Abstract
In this research, we undertake intelligent skin cancer diagnosis based on dermoscopic images using a variant of the Particle Swarm Optimization (PSO) algorithm for feature optimization. Since the identification of the most significant discriminative characteristics of the benign and malignant skin lesions plays an important role in robust skin cancer detection, the proposed PSO algorithm is employed for feature optimization. It incorporates not only subswarms, local and global food and enemy signals, attraction and flee operations, and mutation-based local exploitation, but also diverse matrix representations to mitigate premature convergence of the original PSO algorithm. Specifically, two remote swarm leaders, which show similar fitness but low position proximity, are used to lead the subswarm-based search and to enable the exploration of more distinctive search regions.
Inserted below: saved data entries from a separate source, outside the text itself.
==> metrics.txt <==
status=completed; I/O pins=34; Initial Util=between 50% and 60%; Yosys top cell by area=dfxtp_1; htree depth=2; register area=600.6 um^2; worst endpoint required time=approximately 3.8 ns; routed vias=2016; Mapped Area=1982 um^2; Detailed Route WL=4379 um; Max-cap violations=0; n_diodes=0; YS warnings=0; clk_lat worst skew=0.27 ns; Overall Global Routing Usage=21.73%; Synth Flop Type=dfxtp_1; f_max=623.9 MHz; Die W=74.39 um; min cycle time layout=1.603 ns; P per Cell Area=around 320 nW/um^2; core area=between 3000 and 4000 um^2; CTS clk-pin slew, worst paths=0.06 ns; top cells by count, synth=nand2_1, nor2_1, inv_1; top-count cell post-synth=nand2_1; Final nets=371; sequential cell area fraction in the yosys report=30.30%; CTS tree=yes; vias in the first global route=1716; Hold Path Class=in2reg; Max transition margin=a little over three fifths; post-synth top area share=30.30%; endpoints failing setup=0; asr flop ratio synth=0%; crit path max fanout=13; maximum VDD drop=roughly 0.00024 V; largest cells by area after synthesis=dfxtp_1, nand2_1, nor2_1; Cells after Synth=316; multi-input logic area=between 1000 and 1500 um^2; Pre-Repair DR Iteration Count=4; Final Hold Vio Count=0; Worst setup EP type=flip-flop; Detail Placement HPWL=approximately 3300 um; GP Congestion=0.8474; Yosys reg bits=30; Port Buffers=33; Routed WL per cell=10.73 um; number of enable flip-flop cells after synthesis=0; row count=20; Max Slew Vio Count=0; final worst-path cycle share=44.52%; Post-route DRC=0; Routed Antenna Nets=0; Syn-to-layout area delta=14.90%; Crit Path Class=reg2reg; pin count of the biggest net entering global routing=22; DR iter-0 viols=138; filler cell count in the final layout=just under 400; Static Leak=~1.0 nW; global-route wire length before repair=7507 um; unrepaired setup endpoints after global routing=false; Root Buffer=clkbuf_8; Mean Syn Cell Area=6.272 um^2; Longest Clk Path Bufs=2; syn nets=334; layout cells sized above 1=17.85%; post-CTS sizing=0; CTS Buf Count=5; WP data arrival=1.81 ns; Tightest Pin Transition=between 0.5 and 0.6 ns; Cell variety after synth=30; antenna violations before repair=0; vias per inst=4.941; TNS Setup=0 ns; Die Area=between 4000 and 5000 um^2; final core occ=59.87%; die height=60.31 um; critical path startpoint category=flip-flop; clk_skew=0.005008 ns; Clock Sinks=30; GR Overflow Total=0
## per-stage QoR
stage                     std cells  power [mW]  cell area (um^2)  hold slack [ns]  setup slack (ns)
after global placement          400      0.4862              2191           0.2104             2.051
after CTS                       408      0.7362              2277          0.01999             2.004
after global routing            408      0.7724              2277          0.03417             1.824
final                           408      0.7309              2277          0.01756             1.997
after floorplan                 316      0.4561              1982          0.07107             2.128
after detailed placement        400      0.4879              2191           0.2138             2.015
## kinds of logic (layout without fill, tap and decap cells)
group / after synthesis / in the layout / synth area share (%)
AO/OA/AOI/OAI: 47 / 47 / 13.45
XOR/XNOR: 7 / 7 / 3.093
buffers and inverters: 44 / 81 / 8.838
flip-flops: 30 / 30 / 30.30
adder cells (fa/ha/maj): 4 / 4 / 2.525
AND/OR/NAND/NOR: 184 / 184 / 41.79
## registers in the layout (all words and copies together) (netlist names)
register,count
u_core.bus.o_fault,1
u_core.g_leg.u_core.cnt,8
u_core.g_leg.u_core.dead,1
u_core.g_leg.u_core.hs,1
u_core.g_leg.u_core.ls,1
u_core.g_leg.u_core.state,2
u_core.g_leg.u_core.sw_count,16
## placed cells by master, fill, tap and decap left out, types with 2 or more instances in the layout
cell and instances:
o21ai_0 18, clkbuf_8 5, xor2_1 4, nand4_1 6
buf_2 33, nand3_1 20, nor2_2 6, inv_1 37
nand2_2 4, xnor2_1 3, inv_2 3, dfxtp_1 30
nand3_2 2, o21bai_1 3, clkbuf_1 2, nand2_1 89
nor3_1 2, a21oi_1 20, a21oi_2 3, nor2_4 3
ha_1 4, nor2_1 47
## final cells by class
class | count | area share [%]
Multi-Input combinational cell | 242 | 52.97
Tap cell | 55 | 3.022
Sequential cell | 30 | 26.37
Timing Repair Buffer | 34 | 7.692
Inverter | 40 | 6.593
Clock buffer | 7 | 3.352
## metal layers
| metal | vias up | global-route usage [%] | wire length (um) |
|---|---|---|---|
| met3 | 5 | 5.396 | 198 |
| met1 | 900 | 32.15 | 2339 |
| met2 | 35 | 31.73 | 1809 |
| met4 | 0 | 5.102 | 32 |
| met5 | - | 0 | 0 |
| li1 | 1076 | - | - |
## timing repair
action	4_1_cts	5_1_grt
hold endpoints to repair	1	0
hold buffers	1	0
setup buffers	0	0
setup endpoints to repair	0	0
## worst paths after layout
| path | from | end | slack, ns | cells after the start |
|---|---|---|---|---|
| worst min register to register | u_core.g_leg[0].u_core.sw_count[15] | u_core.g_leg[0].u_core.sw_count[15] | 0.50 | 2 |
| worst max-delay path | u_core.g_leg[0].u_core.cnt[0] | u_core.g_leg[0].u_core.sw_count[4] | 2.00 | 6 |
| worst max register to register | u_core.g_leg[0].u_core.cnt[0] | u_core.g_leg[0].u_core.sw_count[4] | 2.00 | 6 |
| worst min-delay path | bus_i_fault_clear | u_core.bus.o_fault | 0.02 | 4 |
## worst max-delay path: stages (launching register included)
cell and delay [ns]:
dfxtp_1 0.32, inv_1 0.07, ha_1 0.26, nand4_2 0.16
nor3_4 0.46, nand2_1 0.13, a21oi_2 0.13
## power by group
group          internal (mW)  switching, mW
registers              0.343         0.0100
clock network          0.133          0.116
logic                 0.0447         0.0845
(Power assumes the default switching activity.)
Modified velocity updating strategies are also proposed to enable the particles to follow multiple swarm leaders and avoid the local and global worst individuals, partially (i.e. in randomly selected sub-dimensions) and fully (in every dimension), with an attempt to search for global optima. Probability distribution and dynamic matrix representations are used to diversify the search process. Evaluated with multiple skin lesion and UCI databases and diverse unimodal and multimodal benchmark functions, the proposed PSO variant shows a superior performance over those of other advanced and classical search methods for identifying discriminative features that facilitate benign and malignant lesion classification as well as for solving diverse optimization problems with different landscapes. The Wilcoxon rank sum test is adopted to further ascertain superiority of the proposed algorithm over other methods statistically.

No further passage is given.